The Role of Anterior Correction and Release in Adolescent Idiopathic Scoliosis Surgery: A Summarised Mini- Comprehensive Review of Outcomes from Major Studies
Konstantinos Zygogiannis*, Spyridon Komaitis, Dritan Pasku, Rawan Masarwa, Temitayo Koyejo, Michael Walsh, Elie Najjar, Mohammed Shakil Patel, Edward Bayley, Masood Shafafy, Khalid M Salem
The Centre for Spinal Studies and Surgery, Queen's Medical Centre (CSSS), Nottingham University Hospitals, NHS Trust, Nottingham, United Kingdom
*Corresponding Author: Konstantinos Zygogiannis, The Centre for Spinal Studies and Surgery, Queen's Medical Centre, Nottingham University Hospitals, NHS Trust, Nottingham, United Kingdom
Received Date: 25 May 2026
Accepted Date: 29 May 2026
Published Date: 01 June 2026
Citation: Zygogiannis K, Komaitis S, Pasku D, Masarwa R, Koyejo T, et al. (2026) The Role of Anterior Correction and Release in Adolescent Idiopathic Scoliosis Surgery: A Summarised Mini-Comprehensive Review of Outcomes from Major Studies.

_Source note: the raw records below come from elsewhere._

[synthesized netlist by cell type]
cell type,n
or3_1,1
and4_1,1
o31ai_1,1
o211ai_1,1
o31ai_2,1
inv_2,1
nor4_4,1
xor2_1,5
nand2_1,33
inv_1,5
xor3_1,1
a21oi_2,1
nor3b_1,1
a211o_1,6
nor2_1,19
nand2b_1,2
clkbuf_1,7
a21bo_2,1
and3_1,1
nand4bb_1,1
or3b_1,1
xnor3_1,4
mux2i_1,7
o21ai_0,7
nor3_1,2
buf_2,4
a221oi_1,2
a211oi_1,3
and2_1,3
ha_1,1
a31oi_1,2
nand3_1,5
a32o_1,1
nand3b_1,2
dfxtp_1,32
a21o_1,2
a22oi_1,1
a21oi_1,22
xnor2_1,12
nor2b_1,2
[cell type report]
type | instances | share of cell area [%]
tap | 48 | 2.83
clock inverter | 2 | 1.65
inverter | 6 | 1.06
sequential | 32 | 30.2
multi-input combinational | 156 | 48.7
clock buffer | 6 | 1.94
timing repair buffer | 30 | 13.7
==> src/rtl/counter_ctrl_defs.sv <==
// Shared definitions for the counter step controller: FSM state
// encodings, direction constants and a small grant decoding helper.
package counter_ctrl_defs;

  typedef enum logic [1:0] {
    ST_IDLE   = 2'd0,
    ST_ISSUE  = 2'd1,
    ST_SETTLE = 2'd2
  } state_t;

  localparam logic DIR_UP   = 1'b1;
  localparam logic DIR_DOWN = 1'b0;

  // Index of the requester selected by a one-hot two-bit grant vector.
  function automatic logic grant_idx(input logic [1:0] g);
    return (g == 2'b10);
  endfunction

endpackage

==> src/rtl/rr_arbiter2.sv <==
// Two-input round-robin picker. A lone request always wins; on a tie the
// requester that was not served last wins. Purely combinational.
module rr_arbiter2 (
  input  logic [1:0] req,
  input  logic       last,
  output logic [1:0] gnt
);

  // Pick the winner from the active requests and the last-served pointer
  always_comb begin
    gnt = 2'b00;
    case (req)
      2'b01:   gnt = 2'b01;
      2'b10:   gnt = 2'b10;
      2'b11:   gnt = last ? 2'b01 : 2'b10;
      default: gnt = 2'b00;
    endcase
  end

endmodule

==> src/rtl/counter_step_arbiter.sv <==
// Shares the up/down counter between two step requesters. Each accepted
// request produces a one-cycle step pulse on cnt_enable (or an at_limit
// pulse when the step would cross a bound), followed by a settle window.
module counter_step_arbiter
  import counter_ctrl_defs::*;
#(
  parameter int WIDTH         = 4,
  parameter int MIN_VAL       = 0,
  parameter int MAX_VAL       = 15,
  parameter int WRAP          = 0,
  parameter int SETTLE_CYCLES = 1
) (
  input  logic             clk,
  input  logic             reset,
  input  logic [1:0]       req,
  input  logic [1:0]       dir,
  input  logic [WIDTH-1:0] count_in,
  output logic             cnt_enable,
  output logic             cnt_forward,
  output logic [1:0]       grant,
  output logic             at_limit,
  output logic             busy
);

  localparam int SW = (SETTLE_CYCLES > 1) ? $clog2(SETTLE_CYCLES) : 1;
  localparam logic [SW-1:0]    SETTLE_LOAD = SW'(SETTLE_CYCLES - 1);
  localparam logic [WIDTH-1:0] MIN_L       = WIDTH'(MIN_VAL);
  localparam logic [WIDTH-1:0] MAX_L       = WIDTH'(MAX_VAL);

  state_t        state_q;
  logic          last_q;
  logic [SW-1:0] settle_q;
  logic          cnt_enable_q;
  logic          cnt_forward_q;
  logic [1:0]    grant_q;
  logic          at_limit_q;
  logic          busy_q;

  logic [1:0]    win_d;
  logic          win_idx_d;
  logic          dir_w_d;
  logic          blocked_d;

  rr_arbiter2 u_rr (
    .req  (req),
    .last (last_q),
    .gnt  (win_d)
  );

  // Direction of the winner and whether its step would cross a bound
  always_comb begin
    win_idx_d = grant_idx(win_d);
    dir_w_d   = win_idx_d ? dir[1] : dir[0];
    blocked_d = 1'b0;
    if (WRAP == 0) begin
      if (dir_w_d == DIR_UP)
        blocked_d = (count_in == MAX_L);
      else if (dir_w_d == DIR_DOWN)
        blocked_d = (count_in == MIN_L);
    end
  end

  // Step FSM with registered outputs; reset abandons any in-flight step
  always_ff @(posedge clk) begin
    if (!reset) begin
      state_q       <= ST_IDLE;
      last_q        <= 1'b1;
      settle_q      <= '0;
      cnt_enable_q  <= 1'b0;
      cnt_forward_q <= 1'b0;
      grant_q       <= 2'b00;
      at_limit_q    <= 1'b0;
      busy_q        <= 1'b0;
    end else begin
      case (state_q)
        ST_IDLE: begin
          if (|req) begin
            state_q       <= ST_ISSUE;
            busy_q        <= 1'b1;
            last_q        <= win_idx_d;
            grant_q       <= win_d;
            cnt_forward_q <= dir_w_d;
            cnt_enable_q  <= !blocked_d;
            at_limit_q    <= blocked_d;
          end
        end
        ST_ISSUE: begin
          state_q      <= ST_SETTLE;
          settle_q     <= SETTLE_LOAD;
          grant_q      <= 2'b00;
          cnt_enable_q <= 1'b0;
          at_limit_q   <= 1'b0;
        end
        ST_SETTLE: begin
          if (settle_q == '0) begin
            state_q <= ST_IDLE;
            busy_q  <= 1'b0;
          end else begin
            settle_q <= settle_q - SW'(1);
          end
        end
        default: begin
          state_q      <= ST_IDLE;
          busy_q       <= 1'b0;
          grant_q      <= 2'b00;
          cnt_enable_q <= 1'b0;
          at_limit_q   <= 1'b0;
        end
      endcase
    end
  end

  assign cnt_enable  = cnt_enable_q;
  assign cnt_forward = cnt_forward_q;
  assign grant       = grant_q;
  assign at_limit    = at_limit_q;
  assign busy        = busy_q;

endmodule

J Surg 11: 11633 DOI: https://doi.org/10.29011/2575-9760.011633.
Abstract
Adolescent Idiopathic Scoliosis (AIS) is a three-dimensional spinal deformity affecting coronal, sagittal, and axial planes, with controversy persisting over the role of anterior release in surgical correction. Historically used to enhance flexibility through anterior column shortening, anterior approaches have largely been replaced by posterior-only fusion techniques utilizing modern pedicle screw instrumentation. This study comprehensively reviewed and summarised the current evidence of major studies on anterior correction and release in AIS, emphasizing radiographic correction, sagittal balance, pulmonary outcomes, and perioperative morbidity. A comprehensive literature search of PubMed, Scopus, and Web of Science identified seven eligible studies published between 2013 and 2025, encompassing over 600 patients, predominantly with Lenke type 1 and 2 curves. Anterior correction achieved a mean coronal improvement of 58-72%, with postoperative Cobb angles reduced to 20-30° and sagittal alignment generally maintained within normal kyphotic ranges. Flexibility increased markedly following anterior release, but operative time and blood loss were greater compared with posterior-only fusion. Pulmonary function showed a transient decline postoperatively with recovery by one year, while overall complication rates ranged between 8% and 15%, primarily mild respiratory events. Comparative analyses revealed that anterior correction offers equivalent coronal and axial correction with fewer fused levels but higher perioperative morbidity. Posterior-only fusion demonstrated shorter operative times, less blood loss, and fewer complications, maintaining comparable correction and balance. Despite advances in three-dimensional imaging and instrumentation, the optimal role of anterior release in AIS remains uncertain and warrants further prospective, comparative investigation.